**AIM OF THE TASK**
Every line of the records below that holds the word "dcache" should be copied out.

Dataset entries
────────

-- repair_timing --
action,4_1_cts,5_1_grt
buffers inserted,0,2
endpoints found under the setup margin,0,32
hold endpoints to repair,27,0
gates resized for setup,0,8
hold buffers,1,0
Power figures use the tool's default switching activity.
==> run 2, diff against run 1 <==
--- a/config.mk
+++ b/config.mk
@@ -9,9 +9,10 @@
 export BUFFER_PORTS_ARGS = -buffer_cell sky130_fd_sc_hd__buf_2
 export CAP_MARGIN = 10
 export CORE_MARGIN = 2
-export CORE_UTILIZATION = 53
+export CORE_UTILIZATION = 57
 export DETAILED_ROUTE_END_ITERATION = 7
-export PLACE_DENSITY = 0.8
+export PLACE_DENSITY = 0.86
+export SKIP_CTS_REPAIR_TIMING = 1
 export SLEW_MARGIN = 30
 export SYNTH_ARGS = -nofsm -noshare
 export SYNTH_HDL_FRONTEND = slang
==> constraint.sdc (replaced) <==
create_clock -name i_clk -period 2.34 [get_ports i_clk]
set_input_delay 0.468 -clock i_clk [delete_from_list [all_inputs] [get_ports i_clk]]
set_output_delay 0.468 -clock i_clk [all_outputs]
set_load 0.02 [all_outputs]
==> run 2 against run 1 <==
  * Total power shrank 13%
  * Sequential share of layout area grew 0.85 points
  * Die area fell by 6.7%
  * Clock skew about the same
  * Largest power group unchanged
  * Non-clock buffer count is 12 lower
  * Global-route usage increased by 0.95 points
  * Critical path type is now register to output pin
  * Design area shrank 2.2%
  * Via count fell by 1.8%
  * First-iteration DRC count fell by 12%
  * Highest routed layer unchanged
## src/rtl/axi_rd_arbiter.sv

```systemverilog
// Read-port arbiter: icache, dcache and uncached loads share one AXI3 AR/R port.
// One transaction in flight; dcache > uncache > icache with an icache starvation guard.
module axi_rd_arbiter #(
    parameter int LINE_BEATS = 16,
    parameter int MAX_CONSEC = 4
) (
    input  logic        aclk,
    input  logic        aresetn,

    input  logic        ic_rd_req,
    input  logic [31:0] ic_rd_addr,
    output logic        ic_rd_rdy,
    output logic        ic_ret_valid,
    output logic        ic_ret_last,
    output logic [31:0] ic_ret_data,

    input  logic        dc_rd_req,
    input  logic [31:0] dc_rd_addr,
    output logic        dc_rd_rdy,
    output logic        dc_ret_valid,
    output logic        dc_ret_last,
    output logic [31:0] dc_ret_data,

    input  logic        uc_rd_req,
    input  logic [31:0] uc_rd_addr,
    input  logic [2:0]  uc_rd_size,
    output logic        uc_rd_rdy,
    output logic        uc_ret_valid,
    output logic [31:0] uc_ret_data,

    output logic [3:0]  arid,
    output logic [31:0] araddr,
    output logic [3:0]  arlen,
    output logic [2:0]  arsize,
    output logic [1:0]  arburst,
    output logic        arvalid,
    input  logic        arready,

    input  logic [3:0]  rid,
    input  logic [31:0] rdata,
    input  logic [1:0]  rresp,
    input  logic        rlast,
    input  logic        rvalid,
    output logic        rready,

    output logic        rd_err
);

    localparam int CW = $clog2(MAX_CONSEC + 1);
    localparam logic [CW-1:0] SAT = CW'(MAX_CONSEC);
    localparam logic [3:0] LINE_LEN = 4'(LINE_BEATS - 1);
    localparam logic [1:0] ID_IC = 2'd0;
    localparam logic [1:0] ID_DC = 2'd1;
    localparam logic [1:0] ID_UC = 2'd2;

    typedef enum logic [1:0] {
        IDLE,
        ADDR,
        DATA
    } state_t;

    state_t        state_q;
    logic [1:0]    gnt_q;
    logic [1:0]    gnt_d;
    logic [CW-1:0] starve_q;
    logic [CW-1:0] starve_d;
    logic [3:0]    beat_q;
    logic [3:0]    arid_q;
    logic [31:0]   araddr_q;
    logic [3:0]    arlen_q;
    logic [2:0]    arsize_q;
    logic [1:0]    arburst_q;
    logic          arvalid_q;
    logic          rready_q;
    logic          err_q;

    logic any_req;
    logic ic_force;
    logic beat;
    logic id_ok;
    logic fwd;
    logic ar_hs;

    assign any_req  = ic_rd_req | dc_rd_req | uc_rd_req;
    assign ic_force = ic_rd_req && (starve_q == SAT);

    always_comb begin
        gnt_d = ID_IC;
        if (ic_force) begin
            gnt_d = ID_IC;
        end else if (dc_rd_req) begin
            gnt_d = ID_DC;
        end else if (uc_rd_req) begin
            gnt_d = ID_UC;
        end
    end

    // Count only dc/uc wins that happen while icache is left waiting.
    always_comb begin
        starve_d = starve_q;
        if ((gnt_d == ID_IC) || !ic_rd_req) begin
            starve_d = '0;
        end else if (starve_q != SAT) begin
            starve_d = starve_q + CW'(1);
        end
    end

    assign ar_hs = arvalid_q & arready;
    assign beat  = rvalid & rready_q;
    assign id_ok = (rid == {2'b00, gnt_q});
    assign fwd   = beat & id_ok;

    always_ff @(posedge aclk) begin
        if (!aresetn) begin
            state_q   <= IDLE;
            gnt_q     <= '0;
            starve_q  <= '0;
            beat_q    <= '0;
            arid_q    <= '0;
            araddr_q  <= '0;
            arlen_q   <= '0;
            arsize_q  <= '0;
            arburst_q <= '0;
            arvalid_q <= 1'b0;
            rready_q  <= 1'b0;
            err_q     <= 1'b0;
        end else begin
            unique case (state_q)
                IDLE: begin
                    if (any_req) begin
                        state_q   <= ADDR;
                        gnt_q     <= gnt_d;
                        starve_q  <= starve_d;
                        arid_q    <= {2'b00, gnt_d};
                        arburst_q <= 2'b01;
                        arvalid_q <= 1'b1;
                        if (gnt_d == ID_UC) begin
                            araddr_q <= uc_rd_addr;
                            arlen_q  <= 4'd0;
                            arsize_q <= uc_rd_size;
                        end else begin
                            araddr_q <= (gnt_d == ID_DC) ? dc_rd_addr
                                                         : ic_rd_addr;
                            arlen_q  <= LINE_LEN;
                            arsize_q <= 3'd2;
                        end
                    end
                end
                ADDR: begin
                    if (arready) begin
                        state_q   <= DATA;
                        arvalid_q <= 1'b0;
                        rready_q  <= 1'b1;
                        beat_q    <= '0;
                    end
                end
                DATA: begin
                    if (beat) begin
                        if (!id_ok) begin
                            err_q <= 1'b1;
                        end else begin
                            beat_q <= beat_q + 4'd1;
                            if (rresp != 2'b00) begin
                                err_q <= 1'b1;
                            end
                            if (rlast) begin
                                state_q  <= IDLE;
                                rready_q <= 1'b0;
                                if (beat_q != arlen_q) begin
                                    err_q <= 1'b1;
                                end
                            end else if (beat_q == arlen_q) begin
                                err_q <= 1'b1;
                            end
                        end
                    end
                end
                default: begin
                    state_q   <= IDLE;
                    arvalid_q <= 1'b0;
                    rready_q  <= 1'b0;
                end
            endcase
        end
    end

    assign arid    = arid_q;
    assign araddr  = araddr_q;
    assign arlen   = arlen_q;
    assign arsize  = arsize_q;
    assign arburst = arburst_q;
    assign arvalid = arvalid_q;
    assign rready  = rready_q;
    assign rd_err  = err_q;

    assign ic_rd_rdy = ar_hs & (gnt_q == ID_IC);
    assign dc_rd_rdy = ar_hs & (gnt_q == ID_DC);
    assign uc_rd_rdy = ar_hs & (gnt_q == ID_UC);

    assign ic_ret_valid = fwd & (gnt_q == ID_IC);
    assign dc_ret_valid = fwd & (gnt_q == ID_DC);
    assign uc_ret_valid = fwd & (gnt_q == ID_UC);

    assign ic_ret_last = ic_ret_valid & rlast;
    assign dc_ret_last = dc_ret_valid & rlast;

    assign ic_ret_data = ic_ret_valid ? rdata : '0;
    assign dc_ret_data = dc_ret_valid ? rdata : '0;
    assign uc_ret_data = uc_ret_valid ? rdata : '0;

endmodule

```
**src/rtl/vip_multi_bbox_detect.sv**
```systemverilog
// Multi-target bounding-box detector for a 1-bit/pixel stream: clusters set pixels into NUM_TGT slots.
// Optional area filter and per-slot pixel counts via `define VIP_MTD_AREA_FILTER_EN.
module vip_multi_bbox_detect #(
  parameter int NUM_TGT   = 4,
  parameter int IMG_HDISP = 1280,
  parameter int IMG_VDISP = 720,
  parameter int XW        = 11,
  parameter int YW        = 10,
  parameter int CNT_W     = 20
) (
  input  logic                                 clk,
  input  logic                                 rst_n,
  input  logic                                 per_frame_vsync,
  input  logic                                 per_frame_href,
  input  logic                                 per_frame_clken,
  input  logic                                 per_img_bit,
  input  logic [YW-1:0]                        min_dist,
  input  logic [CNT_W-1:0]                     min_pixels,
  output logic [NUM_TGT*(2*XW+2*YW)-1:0]       target_pos_out,
  output logic [NUM_TGT-1:0]                   target_valid,
  output logic [NUM_TGT*CNT_W-1:0]             target_pix_cnt,
  output logic                                 target_overflow,
  output logic                                 frame_done
);

  localparam int BW = 2*XW + 2*YW;
  localparam int NW = ((XW > YW) ? XW : YW) + 1;
  localparam logic [XW-1:0] XMAX = XW'(IMG_HDISP - 1);
  localparam logic [YW-1:0] YMAX = YW'(IMG_VDISP - 1);
  localparam logic [NW-1:0] XLIM = NW'(IMG_HDISP - 1);
  localparam logic [NW-1:0] YLIM = NW'(IMG_VDISP - 1);
  localparam logic [NUM_TGT-1:0] ONE = NUM_TGT'(1);

  // Window test on one axis, one bit wider than the coordinate so margins never wrap.
  function automatic logic in_win(input logic [NW-1:0] p, input logic [NW-1:0] lo_b,
                                  input logic [NW-1:0] hi_b, input logic [NW-1:0] d,
                                  input logic [NW-1:0] lim);
    logic [NW-1:0] lo;
    logic [NW-1:0] hi;
    lo = (lo_b >= d) ? (lo_b - d) : '0;
    hi = hi_b + d;
    if (hi > lim) hi = lim;
    return (p >= lo) && (p <= hi);
  endfunction

  logic          vsync_q, href_q, frame_open_q;
  logic          vs_rise, vs_fall;
  logic [XW-1:0] x_q;
  logic [YW-1:0] y_q;
  logic          pix;

  logic [NUM_TGT-1:0] vld_q;
  logic [XW-1:0]      xmin_q [NUM_TGT];
  logic [XW-1:0]      xmax_q [NUM_TGT];
  logic [YW-1:0]      ymin_q [NUM_TGT];
  logic [YW-1:0]      ymax_q [NUM_TGT];
  logic               ovf_q;

  logic               s1_vld_q;
  logic [NUM_TGT-1:0] s1_hit_q;
  logic [XW-1:0]      s1_x_q;
  logic [YW-1:0]      s1_y_q;
  logic [NUM_TGT-1:0] fwd_oh_q;

  logic [NUM_TGT-1:0] hit_s1_d, hit_s2_d, hit_eff_d, free_d, wr_oh_d, valid_d;
  logic               ext_d, wr_en_d, drop_d;

  logic [NUM_TGT*BW-1:0] pos_q;
  logic [NUM_TGT-1:0]    valid_q;
  logic                  ovf_out_q, done_q;

  assign vs_rise = per_frame_vsync && !vsync_q;
  assign vs_fall = !per_frame_vsync && vsync_q;
  assign pix     = per_frame_vsync && per_frame_href && per_frame_clken && per_img_bit;

  // vsync_q resets high so a vsync already high out of reset is not mistaken for a frame start.
  always_ff @(posedge clk) begin
    if (!rst_n) begin
      vsync_q      <= 1'b1;
      href_q       <= 1'b0;
      frame_open_q <= 1'b0;
      x_q          <= '0;
      y_q          <= '0;
    end else begin
      vsync_q <= per_frame_vsync;
      href_q  <= per_frame_href;
      if (vs_rise)      frame_open_q <= 1'b1;
      else if (vs_fall) frame_open_q <= 1'b0;
      if (!per_frame_href)                    x_q <= '0;
      else if (per_frame_clken && x_q != XMAX) x_q <= x_q + 1'b1;
      if (!per_frame_vsync)                                  y_q <= '0;
      else if (href_q && !per_frame_href && y_q != YMAX)     y_q <= y_q + 1'b1;
    end
  end

  always_comb begin
    hit_s1_d = '0;
    hit_s2_d = '0;
    for (int unsigned i = 0; i < NUM_TGT; i++) begin
      hit_s1_d[i] = vld_q[i] &&
        in_win(NW'(x_q), NW'(xmin_q[i]), NW'(xmax_q[i]), NW'(min_dist), XLIM) &&
        in_win(NW'(y_q), NW'(ymin_q[i]), NW'(ymax_q[i]), NW'(min_dist), YLIM);
      hit_s2_d[i] = vld_q[i] &&
        in_win(NW'(s1_x_q), NW'(xmin_q[i]), NW'(xmax_q[i]), NW'(min_dist), XLIM) &&
        in_win(NW'(s1_y_q), NW'(ymin_q[i]), NW'(ymax_q[i]), NW'(min_dist), YLIM);
    end
    // Stage-1 hits predate last cycle's write; recheck only that slot when nothing else hit.
    hit_eff_d = (s1_hit_q != '0) ? s1_hit_q : (hit_s2_d & fwd_oh_q);
    ext_d     = |hit_eff_d;
    free_d    = ~vld_q;
    if (ext_d) wr_oh_d = hit_eff_d & (~hit_eff_d + ONE);
    else       wr_oh_d = free_d & (~free_d + ONE);
    wr_en_d = s1_vld_q && !vs_rise && (ext_d || (free_d != '0));
    drop_d  = s1_vld_q && !vs_rise && !ext_d && (free_d == '0);
  end

  always_ff @(posedge clk) begin
    if (!rst_n || vs_rise) begin
      s1_vld_q <= 1'b0;
      s1_hit_q <= '0;
      s1_x_q   <= '0;
      s1_y_q   <= '0;
      fwd_oh_q <= '0;
    end else begin
      s1_vld_q <= pix;
      s1_hit_q <= pix ? hit_s1_d : '0;
      s1_x_q   <= x_q;
      s1_y_q   <= y_q;
      fwd_oh_q <= wr_en_d ? wr_oh_d : '0;
    end
  end

  always_ff @(posedge clk) begin
    if (!rst_n || vs_rise) begin
      vld_q <= '0;
      ovf_q <= 1'b0;
      for (int unsigned i = 0; i < NUM_TGT; i++) begin
        xmin_q[i] <= '0;
        xmax_q[i] <= '0;
        ymin_q[i] <= '0;
        ymax_q[i] <= '0;
      end
    end else begin
      if (drop_d) ovf_q <= 1'b1;
      for (int unsigned i = 0; i < NUM_TGT; i++) begin
        if (wr_en_d && wr_oh_d[i]) begin
          if (ext_d) begin
            if (s1_x_q < xmin_q[i]) xmin_q[i] <= s1_x_q;
            if (s1_x_q > xmax_q[i]) xmax_q[i] <= s1_x_q;
            if (s1_y_q < ymin_q[i]) ymin_q[i] <= s1_y_q;
            if (s1_y_q > ymax_q[i]) ymax_q[i] <= s1_y_q;
          end else begin
            vld_q[i]  <= 1'b1;
            xmin_q[i] <= s1_x_q;
            xmax_q[i] <= s1_x_q;
            ymin_q[i] <= s1_y_q;
            ymax_q[i] <= s1_y_q;
          end
        end
      end
    end
  end

`ifdef VIP_MTD_AREA_FILTER_EN
  logic [CNT_W-1:0]       cnt_q [NUM_TGT];
  logic [NUM_TGT*CNT_W-1:0] cnt_out_q;

  always_ff @(posedge clk) begin
    for (int unsigned i = 0; i < NUM_TGT; i++) begin
      if (!rst_n || vs_rise)                         cnt_q[i] <= '0;
      else if (wr_en_d && wr_oh_d[i] && !ext_d)      cnt_q[i] <= CNT_W'(1);
      else if (wr_en_d && wr_oh_d[i] && cnt_q[i] != '1) cnt_q[i] <= cnt_q[i] + 1'b1;
    end
  end

  always_comb begin
    valid_d = '0;
    for (int unsigned i = 0; i < NUM_TGT; i++)
      valid_d[i] = vld_q[i] && (cnt_q[i] >= min_pixels);
  end

  always_ff @(posedge clk) begin
    if (!rst_n) cnt_out_q <= '0;
    else if (vs_fall && frame_open_q)
      for (int unsigned i = 0; i < NUM_TGT; i++)
        cnt_out_q[i*CNT_W +: CNT_W] <= vld_q[i] ? cnt_q[i] : '0;
  end

  assign target_pix_cnt = cnt_out_q;
`else
  logic unused_min_pixels;
  assign unused_min_pixels = ^min_pixels;
  assign valid_d           = vld_q;
  assign target_pix_cnt    = '0;
`endif

  always_ff @(posedge clk) begin
    if (!rst_n) begin
      pos_q     <= '0;
      valid_q   <= '0;
      ovf_out_q <= 1'b0;
      done_q    <= 1'b0;
    end else begin
      done_q <= vs_fall && frame_open_q;
      if (vs_fall && frame_open_q) begin
        valid_q   <= valid_d;
        ovf_out_q <= ovf_q;
        for (int unsigned i = 0; i < NUM_TGT; i++)
          pos_q[i*BW +: BW] <= vld_q[i] ? {ymax_q[i], xmax_q[i], ymin_q[i], xmin_q[i]} : '0;
      end
    end
  end

  assign target_pos_out  = pos_q;
  assign target_valid    = valid_q;
  assign target_overflow = ovf_out_q;
  assign frame_done      = done_q;

endmodule
```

────────

**EXPECTED ANSWER**
// Read-port arbiter: icache, dcache and uncached loads share one AXI3 AR/R port.
// One transaction in flight; dcache > uncache > icache with an icache starvation guard.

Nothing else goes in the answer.